Cryptomeria spiraliter falcata
Cryptomeria japonica ‘Auricariodes’
From the Xera catalog: Cryptomeria japonica ‘Auricariodes’ Zn6a (-10º to -5ºF) Cupressaceae
“Fantastic, exotic looking conifer with rope-like branches that are sparse and twisty when young but become denser with age. To 10′ tall and forming a conical shape over time. Grows slowly in youth, picks up steam after several years. Full sun to light shade in WELL DRAINED soil, with regular summer water. Excellent specimen tree, well behaved. Always looks cool. Coldy hardy. Old selection of Japanese Cedar. Monkey Puzzle in miniature. “
I’m pretty good at going through a garden and identifying shrubs and perennials but am sadly lacking in knowledge of conifers.

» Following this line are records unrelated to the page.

**src/rtl/dmem_pkg.sv**
```systemverilog
// rtl/dmem_pkg.sv - shared types, constants and address check for the data-memory responder
package dmem_pkg;

    typedef enum logic [1:0] {
        IDLE = 2'd0,
        WAIT = 2'd1,
        RESP = 2'd2
    } state_t;

    localparam int WORD_ALIGN_BITS = 2;
    localparam int CNT_W           = 4;

    // A byte address is rejected when it is not word aligned or lies beyond the RAM.
    function automatic logic addr_err(input logic [31:0] addr, input int addr_bits);
        return (addr[WORD_ALIGN_BITS-1:0] != '0) ||
               ((addr >> (addr_bits + WORD_ALIGN_BITS)) != 32'd0);
    endfunction

endpackage

```
**src/rtl/dmem_word_ram.sv**
```systemverilog
// rtl/dmem_word_ram.sv - single-port word RAM, synchronous write-first with registered read
module dmem_word_ram #(
    parameter int ADDR_BITS = 6,
    parameter int DATA_W    = 32
) (
    input  logic                 clk,
    input  logic                 we,
    input  logic [ADDR_BITS-1:0] index,
    input  logic [DATA_W-1:0]    wdata,
    output logic [DATA_W-1:0]    rdata
);

    logic [DATA_W-1:0] mem [0:(1<<ADDR_BITS)-1];

    always_ff @(posedge clk) begin
        if (we) begin
            mem[index] <= wdata;
            rdata      <= wdata;
        end else begin
            rdata      <= mem[index];
        end
    end

endmodule

```
**src/rtl/dmem_wait_responder.sv**
```systemverilog
// rtl/dmem_wait_responder.sv - wait-state data-memory responder with ready/err handshake
module dmem_wait_responder
    import dmem_pkg::*;
#(
    parameter int ADDR_BITS = 6,
    parameter int LATENCY   = 2,
    parameter int DATA_W    = 32
) (
    input  logic              clk,
    input  logic              reset,
    input  logic              req,
    input  logic              we,
    input  logic [31:0]       addr,
    input  logic [DATA_W-1:0] wdata,
    output logic [DATA_W-1:0] rdata,
    output logic              ready,
    output logic              err,
    output logic              busy
);

    localparam logic [CNT_W-1:0] LAT = CNT_W'(LATENCY);

    state_t              state;
    logic [CNT_W-1:0]    cnt;
    logic                lat_we;
    logic [31:0]         lat_addr;
    logic [DATA_W-1:0]   lat_wdata;
    logic [DATA_W-1:0]   rdata_hold;
    logic                err_q;

    logic                sel_we;
    logic [31:0]         sel_addr;
    logic [DATA_W-1:0]   sel_wdata;
    logic                sel_err;
    logic                enter_resp;
    logic                ram_we;
    logic [DATA_W-1:0]   ram_rdata;

    // With zero latency the RAM is accessed on the acceptance edge itself, so the
    // live request is used in IDLE and the latched copy everywhere else.
    always_comb begin
        sel_we     = (state == IDLE) ? we    : lat_we;
        sel_addr   = (state == IDLE) ? addr  : lat_addr;
        sel_wdata  = (state == IDLE) ? wdata : lat_wdata;
        sel_err    = addr_err(sel_addr, ADDR_BITS);
        enter_resp = ((state == IDLE) && req && (LAT == '0)) ||
                     ((state == WAIT) && (cnt == CNT_W'(1)));
        ram_we     = enter_resp && sel_we && !sel_err && !reset;
    end

    dmem_word_ram #(
        .ADDR_BITS (ADDR_BITS),
        .DATA_W    (DATA_W)
    ) u_ram (
        .clk   (clk),
        .we    (ram_we),
        .index (sel_addr[ADDR_BITS+1:WORD_ALIGN_BITS]),
        .wdata (sel_wdata),
        .rdata (ram_rdata)
    );

    always_ff @(posedge clk) begin
        if (reset) begin
            state      <= IDLE;
            cnt        <= '0;
            lat_we     <= 1'b0;
            lat_addr   <= '0;
            lat_wdata  <= '0;
            rdata_hold <= '0;
            err_q      <= 1'b0;
        end else begin
            if (enter_resp) begin
                err_q <= sel_err;
            end
            case (state)
                IDLE: begin
                    if (req) begin
                        lat_we    <= we;
                        lat_addr  <= addr;
                        lat_wdata <= wdata;
                        cnt       <= LAT;
                        state     <= (LAT == '0) ? RESP : WAIT;
                    end
                end
                WAIT: begin
                    cnt <= cnt - CNT_W'(1);
                    if (cnt == CNT_W'(1)) begin
                        state <= RESP;
                    end
                end
                RESP: begin
                    rdata_hold <= rdata;
                    state      <= IDLE;
                end
                default: state <= IDLE;
            endcase
        end
    end

    assign rdata = (state == RESP) ? (err_q ? '0 : ram_rdata) : rdata_hold;
    assign ready = (state == RESP);
    assign err   = (state == RESP) && err_q;
    assign busy  = (state != IDLE);

endmodule

```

A garden like this makes me want to change that.
Cryptomeria elegans…or is it…’Dense Jade’?
a variegated sambucus
I’ve never met a sambucus I did not love.
On the other side of the driveway lies the big, still pond, which used to provide irrigation for Clarke Nursery.
We enjoyed every angle.
the view toward the neighbour’s house
Those who like still water won’t find that there are too many pond photos.
Stephen and John are making a new garden bed on the north side of the pond.
I think that is where I saw this little rhodo.
and definitely this tree.
Pam and I were quite taken with it.
We walked among larger trees on the way back to the house.
Eastern white pine
graceful trunks; I think this was the very old, very large cotoneaster
And then…into the house where we were given martinis…
shaken by Stephen (and note how the kitchen cabineta have wavelike handles)
and some amazingly delicious hors d’oeuvres.
After a martini, I was incapable to remember to photograph the caramelized onion and cheese on toast most delicious snacks I’ve had…or the friends having conversations about plants and books and architecture. I do remember that earlier in the garden tour, Nancy said that a certain book, one that was fun and easy to read, was like “butter” and I loved that.
Thanks, Stephen and John, for including us in the soirée, and I hope you’ll let me know if I have any plant names wrong. I believe your garden is going to be the best on the tour this year.